One of the oldest Ayurvedic resorts in Kerala, Kairali — The Ayurvedic Healing Village in Palakkad has undergone a quiet transformation, without taking anything away from its essence.
Think of Kerala and Ayurveda in the same breath, and Kairali — The Ayurvedic Healing Village is usually top of mind. Part of a venerable chain of wellness centres with a global footprint that began life with a centre in New Delhi in 1989, the Healing Village is the only one of their India centres that also offers stays. The Healing Village was set up by K.V. and Gita Ramesh in 1999 in response to the overwhelming popularity of their Kairali Ayurvedic Centre in Delhi. The vision was to set up an uncompromising Ayurvedic health resort in a tranquil and spacious setting, where guests would be close to nature, making it easy for them to recuperate from stress and strain and get treated while on holiday.

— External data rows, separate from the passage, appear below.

--- config.mk ---
export PLATFORM = sky130hd
export DESIGN_NAME = mips32_prog_loader_flat
export DESIGN_NICKNAME = d
export VERILOG_FILES = /design/src/rtl/mips32_pkg.sv /design/src/rtl/mips32_prog_loader_if.sv /design/src/rtl/mips32_byte_packer.sv /design/src/rtl/mips32_prog_loader.sv /design/src/flat_wrapper.sv
export SDC_FILE = /design/constraint.sdc
export NUM_CORES = 1
export LEC_CHECK = 0
export CORE_MARGIN = 4
export CORE_UTILIZATION = 54
export CTS_BUF_LIST = sky130_fd_sc_hd__clkbuf_8
export CTS_CLUSTER_SIZE = 8
export DETAILED_ROUTE_END_ITERATION = 10
export PLACE_DENSITY = 0.76
export SYNTH_ARGS = -nofsm -noshare
export SYNTH_HDL_FRONTEND = slang
export SYNTH_SLANG_ARGS = --single-unit
--- constraint.sdc ---
create_clock -name clk1 -period 4.2 [get_ports clk1]
set_clock_uncertainty 0.2 [all_clocks]
set_input_delay 0.63 -clock clk1 [delete_from_list [all_inputs] [get_ports clk1]]
set_output_delay 0.63 -clock clk1 [all_outputs]
set_load 0.05 [all_outputs]
--- src/rtl/mips32_pkg.sv ---
// Shared definitions for the MIPS32 program loader and the CPU memory it feeds.
package mips32_pkg;

  localparam int MEM_DEPTH      = 1024;
  localparam int HDR_BYTES      = 4;
  localparam int BYTES_PER_WORD = 4;

  // Byte positions of the header fields within the frame.
  localparam int POS_CNT_H = 0;
  localparam int POS_CNT_L = 1;
  localparam int POS_ADR_H = 2;
  localparam int POS_ADR_L = 3;

  typedef enum logic [2:0] {
    ST_IDLE = 3'd0,
    ST_HDR  = 3'd1,
    ST_DATA = 3'd2,
    ST_CSUM = 3'd3,
    ST_DONE = 3'd4,
    ST_ERR  = 3'd5
  } state_t;

  typedef struct packed {
    logic [15:0] cnt;
    logic [15:0] adr;
  } hdr_t;

  function automatic hdr_t unpack_hdr(input logic [31:0] w);
    return hdr_t'(w);
  endfunction

endpackage

--- src/rtl/mips32_prog_loader_if.sv ---
// Byte stream, memory write port and CPU control signals of the program loader.
interface mips32_prog_loader_if #(
  parameter int ADDR_W = 10
);
  logic              start;
  logic [7:0]        in_data;
  logic              in_valid;
  logic              in_ready;
  logic              mem_we;
  logic [ADDR_W-1:0] mem_addr;
  logic [31:0]       mem_wdata;
  logic              cpu_hold;
  logic              done;
  logic              err;

  modport loader (
    input  start, in_data, in_valid,
    output in_ready, mem_we, mem_addr, mem_wdata, cpu_hold, done, err
  );

  modport host (
    output start, in_data, in_valid,
    input  in_ready, mem_we, mem_addr, mem_wdata, cpu_hold, done, err
  );
endinterface

--- src/rtl/mips32_byte_packer.sv ---
// Packs accepted bytes MSB-first into 32-bit words; flags the 4th byte of each word.
module mips32_byte_packer (
  input  logic        clk1,
  input  logic        rst_n,
  input  logic        i_clr,
  input  logic        i_vld,
  input  logic [7:0]  i_byte,
  output logic        o_word_done,
  output logic [31:0] o_word
);

  logic [1:0]  r_idx;
  logic [23:0] r_sr;

  always_ff @(posedge clk1 or negedge rst_n) begin
    if (!rst_n) begin
      r_idx <= 2'd0;
      r_sr  <= 24'd0;
    end else if (i_clr) begin
      r_idx <= 2'd0;
      r_sr  <= 24'd0;
    end else if (i_vld) begin
      r_idx <= r_idx + 2'd1;
      r_sr  <= {r_sr[15:0], i_byte};
    end
  end

  // The completing byte is merged combinationally so the word is ready in its accept cycle.
  assign o_word_done = i_vld & (r_idx == 2'd3);
  assign o_word      = {r_sr, i_byte};

endmodule

--- src/rtl/mips32_prog_loader.sv ---
// Framed byte-stream loader: writes an image into CPU memory and releases the CPU
// only after the trailing XOR checksum matches.
//   state | meaning
//   IDLE  | waiting for start, CPU held
//   HDR   | collecting count and start address
//   DATA  | collecting payload words, one memory write per word
//   CSUM  | waiting for the checksum byte
//   DONE  | image committed, CPU released
//   ERR   | bad count or checksum, CPU held until next start
module mips32_prog_loader
  import mips32_pkg::*;
#(
  parameter int ADDR_W    = 10,
  parameter int MAX_WORDS = 1024
) (
  input  logic                clk1,
  input  logic                rst_n,
  mips32_prog_loader_if.loader bus
);

  localparam int CNT_W = $clog2(MAX_WORDS + 1);

  state_t            r_state;
  logic              r_in_ready;
  logic              r_mem_we;
  logic [ADDR_W-1:0] r_mem_addr;
  logic [31:0]       r_mem_wdata;
  logic              r_cpu_hold;
  logic              r_done;
  logic              r_err;
  logic [7:0]        r_xor;
  logic [ADDR_W-1:0] r_wr_addr;
  logic [CNT_W-1:0]  r_words_left;

  logic              w_xfer;
  logic              w_start_ok;
  logic              w_pack_vld;
  logic              w_word_done;
  logic [31:0]       w_word;
  hdr_t              w_hdr;

  assign w_xfer     = bus.in_valid & r_in_ready;
  assign w_start_ok = bus.start &
                      ((r_state == ST_IDLE) || (r_state == ST_DONE) || (r_state == ST_ERR));
  assign w_pack_vld = w_xfer & ((r_state == ST_HDR) || (r_state == ST_DATA));
  assign w_hdr      = unpack_hdr(w_word);

  mips32_byte_packer u_packer (
    .clk1        (clk1),
    .rst_n       (rst_n),
    .i_clr       (w_start_ok),
    .i_vld       (w_pack_vld),
    .i_byte      (bus.in_data),
    .o_word_done (w_word_done),
    .o_word      (w_word)
  );

  always_ff @(posedge clk1 or negedge rst_n) begin
    if (!rst_n) begin
      r_state      <= ST_IDLE;
      r_in_ready   <= 1'b0;
      r_mem_we     <= 1'b0;
      r_mem_addr   <= '0;
      r_mem_wdata  <= 32'd0;
      r_cpu_hold   <= 1'b1;
      r_done       <= 1'b0;
      r_err        <= 1'b0;
      r_xor        <= 8'd0;
      r_wr_addr    <= '0;
      r_words_left <= '0;
    end else begin
      r_mem_we <= 1'b0;
      r_done   <= 1'b0;
      if (w_xfer) r_xor <= r_xor ^ bus.in_data;

      case (r_state)
        ST_IDLE, ST_DONE, ST_ERR: begin
          if (bus.start) begin
            r_state    <= ST_HDR;
            r_in_ready <= 1'b1;
            r_cpu_hold <= 1'b1;
            r_err      <= 1'b0;
            r_xor      <= 8'd0;
          end
        end
        ST_HDR: begin
          if (w_word_done) begin
            // Address bits above ADDR_W are dropped on purpose.
            r_wr_addr    <= ADDR_W'(w_hdr.adr);
            r_words_left <= CNT_W'(w_hdr.cnt);
            if (w_hdr.cnt > 16'(MAX_WORDS)) begin
              r_state    <= ST_ERR;
              r_in_ready <= 1'b0;
              r_err      <= 1'b1;
            end else if (w_hdr.cnt == 16'd0) begin
              r_state <= ST_CSUM;
            end else begin
              r_state <= ST_DATA;
            end
          end
        end
        ST_DATA: begin
          if (w_word_done) begin
            r_mem_we     <= 1'b1;
            r_mem_addr   <= r_wr_addr;
            r_mem_wdata  <= w_word;
            r_wr_addr    <= r_wr_addr + ADDR_W'(1);
            r_words_left <= r_words_left - CNT_W'(1);
            if (r_words_left == CNT_W'(1)) r_state <= ST_CSUM;
          end
        end
        ST_CSUM: begin
          if (w_xfer) begin
            r_in_ready <= 1'b0;
            if (bus.in_data == r_xor) begin
              r_state    <= ST_DONE;
              r_done     <= 1'b1;
              r_cpu_hold <= 1'b0;
            end else begin
              r_state <= ST_ERR;
              r_err   <= 1'b1;
            end
          end
        end
        default: begin
          r_state    <= ST_IDLE;
          r_in_ready <= 1'b0;
        end
      endcase
    end
  end

  assign bus.in_ready  = r_in_ready;
  assign bus.mem_we    = r_mem_we;
  assign bus.mem_addr  = r_mem_addr;
  assign bus.mem_wdata = r_mem_wdata;
  assign bus.cpu_hold  = r_cpu_hold;
  assign bus.done      = r_done;
  assign bus.err       = r_err;

endmodule

--- src/flat_wrapper.sv ---
// flat-port wrapper written by rule: the top's interface ports become plain ports
module mips32_prog_loader_flat import mips32_pkg::*;
#(
  parameter int ADDR_W    = 10,
  parameter int MAX_WORDS = 1024
)
  (clk1, rst_n, bus_start, bus_in_data, bus_in_valid, bus_in_ready, bus_mem_we, bus_mem_addr, bus_mem_wdata, bus_cpu_hold, bus_done, bus_err);
  mips32_prog_loader_if #(.ADDR_W(ADDR_W)) bus_i ();
  input  logic clk1;
  input  logic rst_n;
  input wire logic [$bits(bus_i.start)-1:0] bus_start;
  input wire logic [$bits(bus_i.in_data)-1:0] bus_in_data;
  input wire logic [$bits(bus_i.in_valid)-1:0] bus_in_valid;
  output wire logic [$bits(bus_i.in_ready)-1:0] bus_in_ready;
  output wire logic [$bits(bus_i.mem_we)-1:0] bus_mem_we;
  output wire logic [$bits(bus_i.mem_addr)-1:0] bus_mem_addr;
  output wire logic [$bits(bus_i.mem_wdata)-1:0] bus_mem_wdata;
  output wire logic [$bits(bus_i.cpu_hold)-1:0] bus_cpu_hold;
  output wire logic [$bits(bus_i.done)-1:0] bus_done;
  output wire logic [$bits(bus_i.err)-1:0] bus_err;
  assign bus_i.start = bus_start;
  assign bus_i.in_data = bus_in_data;
  assign bus_i.in_valid = bus_in_valid;
  assign bus_in_ready = bus_i.in_ready;
  assign bus_mem_we = bus_i.mem_we;
  assign bus_mem_addr = bus_i.mem_addr;
  assign bus_mem_wdata = bus_i.mem_wdata;
  assign bus_cpu_hold = bus_i.cpu_hold;
  assign bus_done = bus_i.done;
  assign bus_err = bus_i.err;
  mips32_prog_loader #(.ADDR_W(ADDR_W), .MAX_WORDS(MAX_WORDS)) u_core (.clk1(clk1), .rst_n(rst_n), .bus(bus_i));
endmodule
# After elaboration in Yosys (flattened, before gate mapping)
# Index checks and enable logic that the tools add are counted.
# op_classes
addsub	3
multipliers	0
div	0
order_cmp	1
n_eq_ne	16
shift	0
n_mux	41
bitwise_logic	6
n_reduce_logical	16
# ops
cell	count
$mux W24	2
$mux W8	3
$mux W11	2
$pmux W11 S2	1
$mux W10	2
$pmux W10 S2	1
$mux W1	18
$mux W3	6
$gt A16 B11 Y1 const B	1
$logic_not A16 Y1	1
$ne A2 B2 Y1 const B	6
$pmux W3 S4	1
$eq A11 B1 Y1 const B	1
$sub A11 B1 Y11 const B	1
$add A10 B1 Y10 const B	1
$reduce_and A5 Y1	2
$eq A8 B8 Y1	1
$xor A8 B8 Y8	1
$eq A3 B2 Y1 const B	2
$eq A3 B3 Y1 const B	2
$reduce_and A6 Y1	1
$reduce_bool A2 Y1	3
$and A1 B1 Y1	4
$mux W2	2
15 further kinds	18
# word_totals
reg_bits	105
latchBits	0
ramBits	0
rom_bits	0
input_bits	12
out_inout_bits	47
mem_count	0

# Depth between registers and ports, before layout
# Gate-level depths: netlist (run 1).
# depth
depth_word	6
ltp_mapped	8
ltp_nobuf	6

# Modules after synthesis
# From an unflattened synthesis (run 1), not the netlist that was laid out.
# unflattened
hier_cells	524
area_unflattened_um2	4907.2
# by_module_without_submodules
mod	n_inst	cells_per_inst	area_each_um2
mips32_prog_loader	1	430	3753.6
mips32_byte_packer	1	94	1153.6

# Worst setup path after synthesis (run 1)
# OpenSTA, ideal clock, no wires.
# synth_path
path_kind	reg2reg
from	register u_core.r_in_ready (netlist: u_core.bus.in_ready)
to	register u_core.r_mem_addr[4] (netlist: u_core.bus.mem_addr[4])
arrival_time_ps	2056
required_ps	3872
slack_ps	1816
stages_incl_launch_ff	6
n_path_buf	1
cell_sequence	dfrtp_1 > nand2_1 > or4b_4 > nor2_4 > buf_6 > mux2_1
# synth_via
elab_chain_cells	4
# synth_lines
element	line_no	source
start, declared	mips32_prog_loader.sv:24	logic r_in_ready;
start signal, assigned	mips32_prog_loader.sv:61	r_in_ready <= 1'b0;
start signal, assigned	mips32_prog_loader.sv:80	r_in_ready <= 1'b1;
start signal, assigned	mips32_prog_loader.sv:93	r_in_ready <= 1'b0;
$and A1 B1 Y1	mips32_prog_loader.sv:42	assign w_xfer = bus.in_valid & r_in_ready;
$and A1 B1 Y1	mips32_prog_loader.sv:45	assign w_pack_vld = w_xfer & ((r_state == ST_HDR) || (r_state == ST_DATA));
$and A1 B1 Y1	mips32_byte_packer.sv:29	assign o_word_done = i_vld & (r_idx == 2'd3);
$reduce_and A2 Y1 (no source line)	--	
end signal, assigned	mips32_prog_loader.sv:105	r_mem_addr <= r_wr_addr;
end, declared	mips32_prog_loader.sv:26	logic [ADDR_W-1:0] r_mem_addr;
# No other way between the ends.
# A chain may end at the register's enable or synchronous reset.

# Worst setup path after layout (run 1)
# layout_path
from	input bus_in_valid
to	register u_core.r_mem_addr[1] (netlist: u_core.bus.mem_addr[1])
# layout_via
elab_chain_cells	4
# layout_lines
element	line_no	source
start, declared	flat_wrapper.sv:13	input wire logic [$bits(bus_i.in_valid)-1:0] bus_in_valid;
$and A1 B1 Y1	mips32_prog_loader.sv:42	
$and A1 B1 Y1	mips32_prog_loader.sv:45	
$and A1 B1 Y1	mips32_byte_packer.sv:29	
$reduce_and A2 Y1 (no source line)	--	
# No other way between the ends.

==> impl_metrics.ini, run 1 <==
[routing]
firstDrtPassIters = 4
drt_iter0_drc = 145
drt-total-wl_mm = 10.5
drcViolationCount = 0
vias = 3550
routed_via_density = 5.74
ant_nets = 0
post_drt_wl_per_cell_um = 17.1

[critical_path]
critPathArrivalTime_ns = 2.98
critical_path_class = input pin to flop
worstPathCellList = clkdlybuf4s50_1 -> nand2_1 -> or4b_4 -> nor2_4 -> buf_12 -> mux2_1
worst_setup_path_end_kind = flop
cp-start-kind = input pin
r2r-end = u_core.bus.mem_addr[1]
rr_startpoint = u_core.r_state[1]
reg2reg_depth = 5
r2r_slack_ns = 1.36
worst-path-buf-inv = 2
cp_top_family = simple AND/OR/NAND/NOR gates
required_ns = 4.24
crit_fanout = 32
slowest_delay_ns = 0.69
crit_slowest_cell = or4b_4

[sta]
tightest_slew_ns = 1.30
final_hold_viol_count = 0
hold_ws_ns = 0.169
rsz0062_at_grt = no
max_freq_mhz = 341
setup_violations = 0
period_needed_ns = 2.94
fin_crit_sh_pct = 69.9
fin_ws_ns = 1.26
drv_slew = 0
setup_tns_ns = 0
slew_headroom_pct = 12.9

[yosys]
synth_area_um2 = 4760
synth-edff-count = 0
synthArstFlopShare_pct = 100
yosys_warnings = 0
ys.flop_type = dfrtp_1
synth_nets = 475
ys_ff_latch = 105
synth_area_per_cell_um2 = 10.4
syn_inst = 459
seq_area_frac_synth_pct = 55.2
ys_types = 48

[hold_path]
hold_path_class = input pin to async pin

[clock_tree]
hold_buffers = 0
root_buffer = clkbuf_8
clk_path_buf_depth = 2
post_cts_resized = 0
cts_sinks = 105
cts_setup_buffers = 0
cts_tree = yes
clkLatencyLatePin_ns = 0.37
cts_made_buffers = 9
path_clk_slew_ns = 0.09
cts-htree-levels = 3

[power]
p_total_mw = 3.08
switching_power_mw = 1.22
power.internal_mw = 1.87
peakVddDrop_mv = 0.314
p_seq_share_pct = 47.5
power.share.clock_pct = 20.7
swShare_pct = 39.5
power_frac_comb_pct = 31.7
leakagePower_nw = 2.56
power.density_nw_per_um2 = 551

[die]
initial_utilization_pct = 56.8
ios = 59
fp.dieH_um = 102
design.core.area_um2 = 8380
dieWidth_um = 102
die-area_um2 = 10400
num_rows = 33

[global_route]
grt_util_all_layers_pct = 21.5
grt_pass1_vias = 3528
overflow = 0
grt_first_pass_wirelength_mm = 17.6
antenna_found_initial = 0
grt_max_degree = 68

[layout]
multi_input_area_um2 = 1980
area_growth_pct = 17.7
layout_common_cells = dfrtp_1, nand2_1, clkdlybuf4s50_1
stdcell_count = 618
final_layout_size_suffix_gt1_share_pct = 6.43
fin_util_pct = 66.8
ff_latch_area_um2 = 2630
final_area_um2 = 5600
nets = 524
n_antenna_cell = 0
layout_commonest_cell = dfrtp_1
nFillCells = 670

[placement]
place.gp.congestion = 0.793
place_ws_ns = 0.870
place_area_um2 = 5400
dpl.hpwl_mm = 7.25
place_inst = 602
numPortBuffers = 58

[run]
maxCapViolCount = 0

[status]
status = finished clean
[cell families after synthesis]
family	count (synthesis)	synth area share, %
XOR/XNOR	18	3.31
multiplexers	45	10.6
flip-flops	105	55.2
AND/OR/NAND/NOR	155	14.9
AO/OA/AOI/OAI	99	11.6
adder cells (fa/ha/maj)	4	1.05
buffers and inverters	33	3.34
[worst max-delay path by stage]
stage,to,cells after the start,start,slack (ns)
after floorplan,u_core.bus.mem_addr[4],5,u_core.bus.in_ready,1.82
after global placement,u_core.bus.mem_wdata[11],6,bus_in_valid,0.93
after detailed placement,u_core.bus.mem_wdata[7],6,bus_in_valid,0.87
after CTS,u_core.bus.mem_addr[1],6,bus_in_valid,1.26
after global routing,u_core.bus.mem_addr[1],6,bus_in_valid,1.17
final,u_core.bus.mem_addr[1],6,bus_in_valid,1.26
[cell usage after synthesis, types with 7 or more instances]
cell      count  share of area, %
dfrtp_1     104                55
nand2_1      70               5.5
o21ai_0      52               5.5
mux2_1       39               9.2
nor2_1       38               3.0
a21oi_1      26               2.7
clkbuf_1     18               1.4
xor2_1       15               2.8
nand3_1      13               1.4
nor3_1        9              0.95
inv_1         7              0.55
[flip-flops by register name, summed over array words and instances (netlist names)]
register / cells
u_core.bus.mem_we: 1
u_core.r_words_left: 11
u_core.r_wr_addr: 10
u_core.r_state: 3
u_core.bus.cpu_hold: 1
u_core.bus.done: 1
u_core.u_packer.r_sr: 24
u_core.r_xor: 8
u_core.bus.mem_wdata: 32
u_core.bus.err: 1
u_core.u_packer.r_idx: 2
u_core.bus.mem_addr: 10
u_core.bus.in_ready: 1
[area by class of cell]
type	count	share of cell area (%)
tap	105	2.35
sequential	105	46.9
timing repair buffer	64	11.3
multi-input combinational	321	35.3
clock inverter	7	1.41
clock buffer	9	2.21
inverter	7	0.469
[worst reg2reg max path: stages, from the launching register on]
cell	delay, ns
dfrtp_1	0.56
xnor2_1	0.22
or4b_4	0.73
nor2_4	0.38
buf_12	0.27
mux2_1	0.37
[layer usage]
metal	track usage, %	share of wire (%)	up-vias
met4	5.25	1.2	0
met2	35.7	50	78
met3	4.37	4.9	12
li1	-	-	1694
met1	29.5	44	1766
met5	0	0	-
[power by group through the flow]
| stage | combinational [mW] | clock [mW] | sequential [mW] |
|---|---|---|---|
| floorplan | 0.656 | 0 | 1.50 |
| global placement | 0.944 | 0 | 1.47 |
| detailed placement | 0.977 | 0 | 1.48 |
| CTS | 0.981 | 0.651 | 1.46 |
| global route | 1.10 | 0.690 | 1.50 |
| finish | 0.979 | 0.639 | 1.47 |
Note: power is estimated with default switching activity, not from simulation.
==> run 2, diff against run 1 <==
- CORE_UTILIZATION: 54 -> 52
- clock period: 4.2 -> 2.6 ns (I/O delays scaled with it)
==> impl_metrics.ini, run 2 (synthesis results as in run 1) <==
[sta]
tightest_slew_ns = 0.590
final_hold_viol_count = 0
hold_ws_ns = 0.291
rsz0062_at_grt = no
period_needed_ns = 2.29
max_freq_mhz = 436
setup_tns_ns = 0
fin_crit_sh_pct = 88.2
setup_violations = 0
drv_slew = 0
slew_headroom_pct = 60.7

[clock_tree]
cts_sinks = 105
cts_tree = yes
cts_made_buffers = 9
cts-htree-levels = 3
hold_buffers = 1
root_buffer = clkbuf_8
clk_path_buf_depth = 2
clkLatencyLatePin_ns = 0.36
post_cts_resized = 0
path_clk_slew_ns = 0.09
cts_setup_buffers = 0

[routing]
ant_nets = 0
dr.max_layer_used = met4
drt_iter0_drc = 285
dr_wl_met2_mm = 5.18
drcViolationCount = 0
vias = 3662
dr_wl_met3_um = 575
firstDrtPassIters = 5
post_drt_wl_per_cell_um = 17.0
drt-total-wl_mm = 10.8
met1Wirelength_mm = 4.86
routed_via_density = 5.76

[die]
die-area_um2 = 10700
design.core.area_um2 = 8810
dieWidth_um = 104
fp.dieH_um = 104
ios = 59
num_rows = 34
initial_utilization_pct = 54.0

[layout]
nets = 539
final_layout_size_suffix_gt1_share_pct = 8.90
largest_reg_flops = 32
area_growth_pct = 20.8
final_area_um2 = 5750
layout_commonest_cell = dfrtp_1
stdcell_count = 636
layout_common_cells = dfrtp_1, nand2_1, clkdlybuf4s50_1
n_antenna_cell = 0

[critical_path]
cp-start-kind = flop
required_ns = 2.65
critPathArrivalTime_ns = 2.34
rr_startpoint = u_core.r_state[1]
r2r_slack_ns = 0.31
cp_top_family = simple AND/OR/NAND/NOR gates
worstPathCellList = xnor2_1 -> or4b_4 -> nor2_4 -> buf_12 -> mux2_2
crit_slowest_cell = or4b_4
crit_fanout = 32
slowest_delay_ns = 0.57
reg2reg_depth = 5
worst_setup_path_end_kind = flop
cp-startpoint = u_core.r_state[1]
r2r-end = u_core.bus.mem_wdata[10]
worst-path-buf-inv = 1
critical_path_class = flop to flop

[hold_path]
hold_path_class = flop to flop
worstHoldPathCells = 1
hold_end = u_core.bus.mem_addr[8]
hold_start = u_core.bus.mem_addr[8]

[global_route]
overflow = 0
antenna_found_initial = 0
grt_max_degree = 70
grt_first_pass_wirelength_mm = 17.6
grt_util_all_layers_pct = 20.4
grt_pass1_vias = 3480

[placement]
numPortBuffers = 58
place_inst = 619
place_area_um2 = 5530
place.gp.congestion = 0.839
dpl.hpwl_mm = 7.43

[run]
maxCapViolCount = 0

[power]
power.density_nw_per_um2 = 882
leakagePower_nw = 2.64
peakVddDrop_mv = 0.401

[status]
status = finished clean
-- run 2: worst max-delay path by stage --
stage	endpoint	slack [ns]	cells after the start
6_report	u_core.bus.mem_wdata[10]	0.31	5
5_1_grt	u_core.r_state[1]	0.24	6
4_1_cts	bus_cpu_hold	0.29	1
3_5_place_dp	u_core.bus.mem_wdata[27]	0.06	6
3_3_place_gp	u_core.bus.mem_wdata[12]	0.1	6
2_1_floorplan	u_core.bus.mem_addr[4]	0.22	5
-- run 2: final cells by class --
| cell class | instances | area, µm² |
|---|---|---|
| clock buffer | 10 | 138 |
| clock inverter | 6 | 67.6 |
| fill | 689 | 3060 |
| inverter | 7 | 26.3 |
| multi-input combinational | 321 | 1980 |
| sequential | 105 | 2630 |
| tap | 108 | 135 |
| timing repair buffer | 79 | 776 |
-- run 2: layer usage --
layer | global-route usage, % | vias up
met5 | 0 | -
met4 | 9.02 | 0
met3 | 3.17 | 17
met2 | 31.1 | 109
met1 | 29.1 | 1816
li1 | - | 1720
-- run 2: metrics by stage --
stage               power [mW]  setup slack [ns]  util (%)
floorplan                 3.48             0.216         -
global placement          3.99            0.0981      62.8
detailed placement        4.06            0.0612      62.8
CTS                       5.09             0.292      65.3
global route              5.40             0.237      65.3
finish                    5.07             0.306      65.3
-- run 2: power by group --
group / switching, mW / internal, mW / leakage [nW]
sequential: 0.388 / 1.98 / 1.41
clock: 0.557 / 0.475 / 0.104
combinational: 1.03 / 0.649 / 1.12
total: 1.97 / 3.10 / 2.64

The Ayurvedic antecedents of the founders run deep into the past. K.V. Ramesh’s forefathers were traditional Ayurvedic doctors and his father was the first doctor to create an Ayurvedic injection. Gita Ramesh, a Bachelors in Ayurveda, also hails from a family of traditional Ayurvedic doctors. The family and company have a Ayurveda legacy which is over a hundred years old. Kairali turned being shut during Covid into an opportunity by sprucing up its facilities and offerings, something that’s not easy to do in a fully functioning property, especially one as popular as this. I went down to Kairali to check out what has turned out to be a stunning makeover.
Kairali’s Healing Village is located in Kerala near the Palakkad Gap, a low mountain pass in the Western Ghats that connects Tamil Nadu with Kerala. It’s a scenic drive to the Healing Village from Coimbatore, the closest airport.
Styled like a village, the 60-acre property has villas designed in accordance with the principles of Vastu and spread out all across, cocooned by the sort of greenery you can only find in Kerala. The villas exude an old-fashioned charm. Artificial streams run between them, accentuating their tranquillity. While the exposed-brickwork exteriors of the villas, which are inspired by Laurie Baker’s minimalistic and economical architectural style, have been left untouched, the interiors have been completely transformed. The bathrooms are plush if understated and done up in soothing shades of grey. There’s more light in the rooms I’m told (that’s the sort of magic a smart lighting consultant can work). There are nice nooks in each room to sit in. Each room also comes with a Valambiri Conch, to provide positive vibrations.
I enjoyed my time at Kairali immensely. Mornings typically begin with yoga in the new yoga pavilion. A simple breakfast follows, based on what the doctor has prescribed for you. Then the treatments follow, one in the morning and one in the afternoon. (The male and female treatment wings are separate.) Lunch and dinner are also simple and delicious affairs, with a healthy emphasis on vegetables and lentils. Portions are controlled in accordance with the doctor’s advice. Most of the vegetables are organic and come from their own farm.
Evenings are for meditation sessions or quiet contemplation and the occasional cultural performance in the amphitheatre. Periodically, there are talks on various aspects of Ayurveda. There’s also a traditional astrologer who can be consulted (he gave me some interesting advice).
The biggest transformation has been the addition of beautiful relaxation spaces in the female wing of the treatment centre. They are a sight to behold, a far cry from the prosaic property Kairali once was. The male wing will also get a similar treatment eventually. The spanking new reception with its soaring roof is also a stunner. That’s where we celebrated the impromptu birthday of a very shy guest—but when you stay in a place so long, warm bonds form easily. The minimum stay here is a week and you are not supposed to step out for the duration of your visit. Many programmes are on offer — like rejuvenation and detoxification, weight loss, etc — but the most popular is the panchakarma, which requires several weeks’ commitment. Kairali’s guests, several of whom are repeat visitors, seem only too happy to make the investment of time. Like the European lady, who comes here every year for several weeks and who wore the most beautiful saris. An Austrian couple I spoke to who were first timers also seemed very impressed with the offerings at Kairali.
Of course, Kairali also offers treatment for specific ailments, sometimes when all other avenues have failed. It’s also a deaddiction centre which is why they enforce a very strict no-smoking and no-alcohol policy. In fact, I was surprised to learn that Kairali is a full-fledged certified hospital, although you would never know it given its beautiful, resort-like setting. This is not one of those trendy, spa-like places. Kairali takes its role in healing and rejuvenating very seriously.
The founders’ sons, Abhilash K.R. and Abhishek K.R., are also involved in the business. I ran into Abhilash, the older brother, during my stay at Kairali and can vouch that the Healing Village is in good hands with this generation keen on preserving the core values and carrying on the good work of their parents. Let the healing continue.